[Collected data]
$ cat src/common/smt_pkg.sv
// split-mode timer control: register map, field positions, reset values
// assumes an 8-bit register port with byte offsets as addresses
package smt_pkg;

    // ==========================================
    // register offsets
    localparam logic [7:0] ADR_ENABLE = 8'h00;
    localparam logic [7:0] ADR_OUTVAL = 8'h02;
    localparam logic [7:0] ADR_SPLIT = 8'h03;
    localparam logic [7:0] ADR_CMDCLR = 8'h04;
    localparam logic [7:0] ADR_CMDSET = 8'h05;
    localparam logic [7:0] ADR_INTEN = 8'h0a;
    localparam logic [7:0] ADR_FLAGS = 8'h0b;
    localparam logic [7:0] ADR_DBG = 8'h0e;
    localparam logic [7:0] ADR_LOW_BYTE_COUNT = 8'h20;
    localparam logic [7:0] ADR_HCNT = 8'h21;
    localparam logic [7:0] ADR_LPER = 8'h26;
    localparam logic [7:0] ADR_HPER = 8'h27;
    localparam logic [7:0] ADR_LCMP0 = 8'h28;
    localparam logic [7:0] ADR_LCMP_STEP = 8'h02;
    localparam int NUM_CMP = 3;

    // ==========================================
    // field positions and masks
    localparam int BIT_LOW_UNDERFLOW = 0;
    localparam int BIT_HIGH_UNDERFLOW = 1;
    localparam int BIT_LCMP0 = 4;
    localparam logic [7:0] INT_MASK = 8'h73;
    localparam logic [7:0] OV_MASK = 8'h77;
    localparam int CMD_LSB = 2;
    localparam int TGT_LSB = 0;

    // ==========================================
    // command and target codes
    localparam logic [1:0] CMD_NONE = 2'h0;
    localparam logic [1:0] CMD_RESTART = 2'h2;
    localparam logic [1:0] CMD_RESET = 2'h3;
    localparam logic [1:0] TGT_NONE = 2'h0;
    localparam logic [1:0] TGT_BOTH = 2'h3;

    // ==========================================
    // reset values
    localparam logic [7:0] RST_REG = 8'h00;
    localparam logic [7:0] RST_PER = 8'hff;

    typedef struct packed {
        logic [7:0] addr;
        logic [7:0] wdata;
        logic wr;
        logic rd;
    } smt_bus_t;

    typedef struct packed {
        logic en;
        logic [7:0] ov;
        logic split;
        logic [1:0] tgt;
        logic [7:0] ie;
        logic [7:0] flags;
        logic dbg;
        logic [7:0] low_byte_count;
        logic [7:0] hcnt;
        logic [7:0] lper;
        logic [7:0] hper;
        logic [NUM_CMP-1:0][7:0] lcmp;
        logic [7:0] rdata;
        logic irq;
        logic [7:0] wave;
    } smt_state_t;

    localparam smt_state_t ST_RST = '{lper: RST_PER, hper: RST_PER, default: '0};

endpackage

$ cat src/rtl/smt_top.sv
// split-mode timer control: registers, commands, flags and two 8-bit down counters
// assumes a single-cycle register port and a debug-halt level from the core
`timescale 1ns/10ps
module smt_top (
    input wire logic MCLK,
    input wire logic SYS_RST,
    input wire logic CE,
    input wire logic DEBUG_HALT,
    input wire logic [7:0] REG_ADDR,
    input wire logic [7:0] REG_WDATA,
    input wire logic REG_WR,
    input wire logic REG_RD,
    output logic [7:0] REG_RDATA,
    output logic INT_REQ,
    output logic [7:0] WAVE_OUT
);

    // ==========================================
    // decode
    smt_pkg::smt_state_t q;
    smt_pkg::smt_state_t d;
    smt_pkg::smt_bus_t bus;
    logic [1:0] cmd_w;
    logic [1:0] tgt_w;
    logic cmd_wr;
    logic do_restart;
    logic do_reset;
    logic wr_low_byte_count;
    logic wr_hcnt;
    logic run;
    logic [7:0] set_v;
    logic [7:0] clr_v;

    assign bus = '{addr: REG_ADDR, wdata: REG_WDATA, wr: REG_WR, rd: REG_RD};
    assign cmd_w = bus.wdata[smt_pkg::CMD_LSB +: 2];
    assign tgt_w = bus.wdata[smt_pkg::TGT_LSB +: 2];
    assign cmd_wr = bus.wr && (bus.addr == smt_pkg::ADR_CMDCLR || bus.addr == smt_pkg::ADR_CMDSET);
    // reserved codes and partial targets do nothing
    assign do_restart = cmd_wr && cmd_w == smt_pkg::CMD_RESTART && tgt_w == smt_pkg::TGT_BOTH;
    assign do_reset = cmd_wr && cmd_w == smt_pkg::CMD_RESET && tgt_w == smt_pkg::TGT_BOTH && !q.en;
    assign wr_low_byte_count = bus.wr && q.split && bus.addr == smt_pkg::ADR_LOW_BYTE_COUNT;
    assign wr_hcnt = bus.wr && q.split && bus.addr == smt_pkg::ADR_HCNT;
    assign run = q.en && q.split && (!DEBUG_HALT || q.dbg);
    assign clr_v = (bus.wr && bus.addr == smt_pkg::ADR_FLAGS) ? (bus.wdata & smt_pkg::INT_MASK) : 8'h00;

    // ==========================================
    // next state
    always_comb begin
        d = q;
        d.rdata = 8'h00;
        set_v = 8'h00;
        // counting first so a register write below overrides it
        if (do_restart) begin
            d.low_byte_count = q.lper;
            d.hcnt = q.hper;
        end else if (run) begin
            d.low_byte_count = (q.low_byte_count == 8'h00) ? q.lper : q.low_byte_count - 8'h01;
            d.hcnt = (q.hcnt == 8'h00) ? q.hper : q.hcnt - 8'h01;
            set_v[smt_pkg::BIT_LOW_UNDERFLOW] = !wr_low_byte_count && q.low_byte_count == 8'h01;
            set_v[smt_pkg::BIT_HIGH_UNDERFLOW] = !wr_hcnt && q.hcnt == 8'h01;
        end
        for (int n = 0; n < smt_pkg::NUM_CMP; n++) begin
            set_v[smt_pkg::BIT_LCMP0 + n] = q.split && q.low_byte_count == q.lcmp[n];
        end
        // set wins over a same-cycle clear
        d.flags = (q.flags & ~clr_v) | set_v;

        if (bus.rd) begin
            case (bus.addr)
                smt_pkg::ADR_ENABLE: d.rdata = {7'h00, q.en};
                smt_pkg::ADR_OUTVAL: d.rdata = q.ov;
                smt_pkg::ADR_SPLIT: d.rdata = {7'h00, q.split};
                smt_pkg::ADR_CMDCLR, smt_pkg::ADR_CMDSET: d.rdata = {6'h00, q.tgt};
                smt_pkg::ADR_INTEN: d.rdata = q.ie;
                smt_pkg::ADR_FLAGS: d.rdata = q.flags;
                smt_pkg::ADR_DBG: d.rdata = {7'h00, q.dbg};
                default: d.rdata = 8'h00;
            endcase
            // timer registers appear only in the split layout
            if (q.split) begin
                case (bus.addr)
                    smt_pkg::ADR_LOW_BYTE_COUNT: d.rdata = q.low_byte_count;
                    smt_pkg::ADR_HCNT: d.rdata = q.hcnt;
                    smt_pkg::ADR_LPER: d.rdata = q.lper;
                    smt_pkg::ADR_HPER: d.rdata = q.hper;
                    default: d.rdata = d.rdata;
                endcase
                for (int n = 0; n < smt_pkg::NUM_CMP; n++) begin
                    if (bus.addr == smt_pkg::ADR_LCMP0 + 8'(n * 2)) begin
                        d.rdata = q.lcmp[n];
                    end
                end
            end
        end

        if (bus.wr) begin
            case (bus.addr)
                smt_pkg::ADR_ENABLE: d.en = bus.wdata[0];
                smt_pkg::ADR_OUTVAL: d.ov = bus.wdata & smt_pkg::OV_MASK;
                smt_pkg::ADR_SPLIT: d.split = bus.wdata[0];
                smt_pkg::ADR_CMDCLR: d.tgt = q.tgt & ~tgt_w;
                smt_pkg::ADR_CMDSET: d.tgt = q.tgt | tgt_w;
                smt_pkg::ADR_INTEN: d.ie = bus.wdata & smt_pkg::INT_MASK;
                smt_pkg::ADR_DBG: d.dbg = bus.wdata[0];
                default: d.dbg = d.dbg;
            endcase
            if (q.split) begin
                case (bus.addr)
                    smt_pkg::ADR_LOW_BYTE_COUNT: d.low_byte_count = bus.wdata;
                    smt_pkg::ADR_HCNT: d.hcnt = bus.wdata;
                    smt_pkg::ADR_LPER: d.lper = bus.wdata;
                    smt_pkg::ADR_HPER: d.hper = bus.wdata;
                    default: d.lper = d.lper;
                endcase
                for (int n = 0; n < smt_pkg::NUM_CMP; n++) begin
                    if (bus.addr == smt_pkg::ADR_LCMP0 + 8'(n * 2)) begin
                        d.lcmp[n] = bus.wdata;
                    end
                end
            end
        end

        // hard reset returns every register to its reset value
        if (do_reset) begin
            d = smt_pkg::ST_RST;
        end
        d.irq = |(d.flags & d.ie);
        // while running the pins hold; waveform shaping lives elsewhere
        d.wave = d.en ? q.wave : d.ov;
    end

    // ==========================================
    // state register
    always_ff @(posedge MCLK or posedge SYS_RST) begin
        if (SYS_RST) begin
            q <= smt_pkg::ST_RST;
        end else if (CE) begin
            q <= d;
        end
    end

    assign REG_RDATA = q.rdata;
    assign INT_REQ = q.irq;
    assign WAVE_OUT = q.wave;
endmodule

$ cat config.mk
export PLATFORM = sky130hd
export DESIGN_NAME = smt_top
export DESIGN_NICKNAME = d
export VERILOG_FILES = /design/src/common/smt_pkg.sv /design/src/rtl/smt_top.sv
export SDC_FILE = /design/constraint.sdc
export NUM_CORES = 1
export LEC_CHECK = 0
export BUFFER_PORTS_ARGS = -buffer_cell sky130_fd_sc_hd__buf_2
export CAP_MARGIN = 15
export CORE_MARGIN = 4
export CORE_UTILIZATION = 33
export DETAILED_ROUTE_END_ITERATION = 16
export GPL_TIMING_DRIVEN = 0
export SYNTH_ARGS = -nofsm -noshare
export SYNTH_HDL_FRONTEND = slang
export SYNTH_SLANG_ARGS = --single-unit
$ cat constraint.sdc
create_clock -name MCLK -period 4.4 [get_ports MCLK]
set_clock_uncertainty 0.1 [all_clocks]
set_input_delay 0.66 -clock MCLK [delete_from_list [all_inputs] [get_ports MCLK]]
set_output_delay 0.66 -clock MCLK [all_outputs]
set_load 0.01 [all_outputs]
==> results_dict.tcl <==
set metrics [dict create \
    clock_path_buffers 2 \
    required_ns 4.50 \
    cp-startpoint "REG_WDATA[0]" \
    cpMostUsedCell "buf_2" \
    setup_viol 0 \
    final_area_um2 7366 \
    place_congestion 0.9295 \
    vias_per_cell 5.868 \
    synth_cell_types 77 \
    synth_edf_count 0 \
    crit_family "simple AND/OR/NAND/NOR gates" \
    power_frac_clock_pct 36.0 \
    drive_gt1_share_pct 16.41 \
    r2r-start "q[63]$_DFFE_PP0P_" \
    synth_top_cell_area_share_pct 33.03 \
    cp-end-kind "register" \
    post_cts_resized 0 \
    synth-async-reset-ratio_pct 100.0 \
    ys_ff_latch 102 \
    grt_use_total_pct 20.49 \
    start_util_pct 33.48 \
    wl_per_cell_um 21.14 \
    period_minus_slack_ns 3.168 \
    seqPwrFrac_pct 42.9 \
    r2r_setup_slack_ns 1.63 \
    dr.first_iter.drc_count 794 \
    first_pass_iters 5 \
    dp.cells 1039 \
    switching_power_mw 0.7285 \
    drc 0 \
    power.internal_mw 1.670 \
    critPathBufInv 3 \
    yosysSeqAreaShare_pct 39.48 \
    ant_nets 0 \
    power_density_nw_per_um2 325.7 \
    holdBufCountCts 0 \
    max_freq_ghz 0.3157 \
    peakVddDrop_v 0.0001552 \
    synth_area_leaders "dfrtp_1 33%, dfstp_2 6.5%, nand2_1 4.8%" \
    hp-class "in2async" \
    cts_root_buffer "clkbuf_16" \
    antenna_found_initial 0 \
    synthFlopType "dfrtp_1" \
    dpl_worst_slack_ns 0.9277 \
    fin_nets 813 \
    combinationalPowerShare_pct 21.0 \
    clk_latency_ns 0.36 \
    syn_inst 739 \
    drv_slew 0 \
    syn_area_um2 6516 \
    rr_endpoint "INT_REQ$_DFFE_PP0P_" \
    reg2reg_depth 6 \
    h-tree-depth 3 \
    maxCapViolations 0 \
    p_sw_share_pct 30.37 \
    fin_util_pct 37.85 \
    status "completed" \
    slowest_delay_ns 0.59 \
    critical_path_depth 7 \
    grt_overflow 0 \
    dp.final_hpwl_um 16410 \
    numCtsBuffers 9 \
    crit_path_start_kind "input port" \
    port_buffers 34 \
    cts_tree "yes" \
    worst_hold_slack_ns 0.2837 \
    postCtsSetupBuffers 0 \
    syn2layout_area_growth_pct 13.04 \
    coreArea_um2 19460 \
    leakagePower_nw 3.207 \
    yosys.area.top_type "dfrtp_1" \
    antenna_cells 0 \
    synth_area_per_cell_um2 8.818 \
    endpoint "q[60]$_DFFE_PP0P_" \
    die_x_um 148.5 \
    tightest_slew_ns 1.129 \
    grt_pass1_wl_um 34890 \
    grt_max_degree 55 \
    synth_nets 765 \
    crit_type "in2reg" \
    max_slew_margin_pct 23.68 \
    die_y_um 148.5 \
    post-route-period-util_pct 72.00 \
    cp_slowest_cell "or4_1" \
    ys.warnings.count 0 \
    path_max_fanout 10 \
    path_clk_slew_ns 0.08 \
    wl_um 22340 \
    grt_pass1_vias 5826 \
    die_area_um2 22060 \
    ios 39 \
    vias 6202 \
    final-instance-count-excl-fill 1057 \
    rsz0062_at_grt "no" \
    cp_data_arrival_time_ns 3.27 \
    place_area_um2 7048 \
    hold_viol 0 \
    rows 51 \
    cts_sinks 102 \
    cp_cell_sequence "clkbuf_1 > nand4_1 > or4_1 > buf_2 > nand2_2 > buf_2 > o22ai_1" \
    fin_ws_ns 1.232 \
]
## logic make-up after synthesis
| family | count (synthesis) | synth area share (%) |
|---|---|---|
| adder cells (fa/ha/maj) | 4 | 0.7681 |
| multiplexers | 15 | 2.535 |
| XOR/XNOR | 31 | 4.167 |
| flip-flops | 102 | 39.48 |
| buffers and inverters | 97 | 7.316 |
| AO/OA/AOI/OAI | 237 | 25.37 |
| AND/OR/NAND/NOR | 253 | 20.37 |
## power by group through the flow
stage / clock network, mW / registers [mW] / logic, mW
floorplan: 0 / 1.03 / 0.352
global placement: 0 / 1.05 / 0.487
detailed placement: 0 / 1.05 / 0.495
CTS: 0.873 / 1.03 / 0.497
global route: 0.908 / 1.04 / 0.547
finish: 0.864 / 1.03 / 0.505
## layer usage
metal  up-vias  GRT usage [%]  wire (µm)  part of all wire (%)
met2       339          31.33      10160                    45
met1      3017          28.77       9439                    42
li1       2799              -          -                     -
met5         -              0          0                     0
met3        47          4.052       2036                   9.1
met4         0          7.667        701                   3.1
## layout make-up
type | count | area (µm²)
repair buffers | 37 | 207.7
inverters | 29 | 111.4
clock buffers | 12 | 236.5
multi-input cells | 540 | 3467
fillers | 1998 | 12100
plain buffers | 68 | 367.9
well taps | 265 | 331.6
clock inverters | 4 | 71.32
flip-flops and latches | 102 | 2572
## through the flow
stage               setup TNS [ns]  total power [mW]
floorplan                        0             1.385
global placement            -39.55             1.532
detailed placement               0             1.540
CTS                              0             2.399
global route                     0             2.491
finish                           0             2.399
## worst register-to-register path: cells and delay by family (launching register included)
kind | cells | cell delay, ns
compound gates | 3 | 0.52
flops | 1 | 0.45
simple gates | 3 | 1.63
## Yosys cell counts, drive strengths merged, types with 5 or more instances
cell type / count
dfrtp: 86
nand2: 85
o21ai: 63
nor2: 50
a21oi: 39
buf: 35
clkbuf: 33
inv: 28
nand3: 20
o22ai: 20
a22o: 19
xor2: 19
dfstp: 16
nor4: 16
nand4: 14
nor3: 14
and2: 13
mux2i: 12
xnor2: 12
a32o: 11
a22oi: 10
and3: 10
o31ai: 9
a221oi: 8
a21o: 6
o211ai: 6
a221o: 5
a31oi: 5
o2bb2ai: 5
or3: 5
## how the worst min path moves through the flow
stage	endpoint	depth (start not counted)	slack, ns	from
after detailed placement	WAVE_OUT[4]$_DFFE_PP0P_	2	0.37	WAVE_OUT[4]$_DFFE_PP0P_
after global placement	WAVE_OUT[1]$_DFFE_PP0P_	2	0.36	WAVE_OUT[1]$_DFFE_PP0P_
after global routing	q[84]$_DFFE_PP0P_	2	0.35	SYS_RST
final	q[78]$_DFFE_PP0P_	2	0.28	SYS_RST
after floorplan	WAVE_OUT[0]$_DFFE_PP0P_	2	0.35	WAVE_OUT[0]$_DFFE_PP0P_
after CTS	q[78]$_DFFE_PP0P_	2	0.32	SYS_RST
## layout by cell type (no fill, tap or decap), types with 11 or more instances in the layout
cell | Yosys | routed
a21oi_1 | 39 | 39
a22o_1 | 19 | 19
a32o_1 | 11 | 11
and2_1 | 13 | 13
buf_2 | 11 | 46
buf_4 | 18 | 18
clkbuf_1 | 32 | 35
dfrtp_1 | 86 | 86
dfstp_2 | 16 | 16
inv_1 | 28 | 27
mux2i_1 | 12 | 12
nand2_1 | 83 | 83
nand3_1 | 20 | 20
nand4_1 | 13 | 13
nor2_1 | 50 | 50
nor3_1 | 13 | 13
nor4_1 | 12 | 12
o21ai_0 | 42 | 42
o21ai_1 | 16 | 16
o22ai_1 | 17 | 17
xnor2_1 | 12 | 12
xor2_1 | 19 | 19
## flip-flops by register name, indices dropped and copies added, names as in the netlist
| name | flops |
|---|---|
| INT_REQ | 1 |
| REG_RDATA | 8 |
| WAVE_OUT | 8 |
| q | 85 |
No activity file was read; power rests on OpenSTA's default activity.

*Instructions for the task*
Find each line above that contains "offsets", and copy those lines.

*Answer to the problem*
// assumes an 8-bit register port with byte offsets as addresses
    // register offsets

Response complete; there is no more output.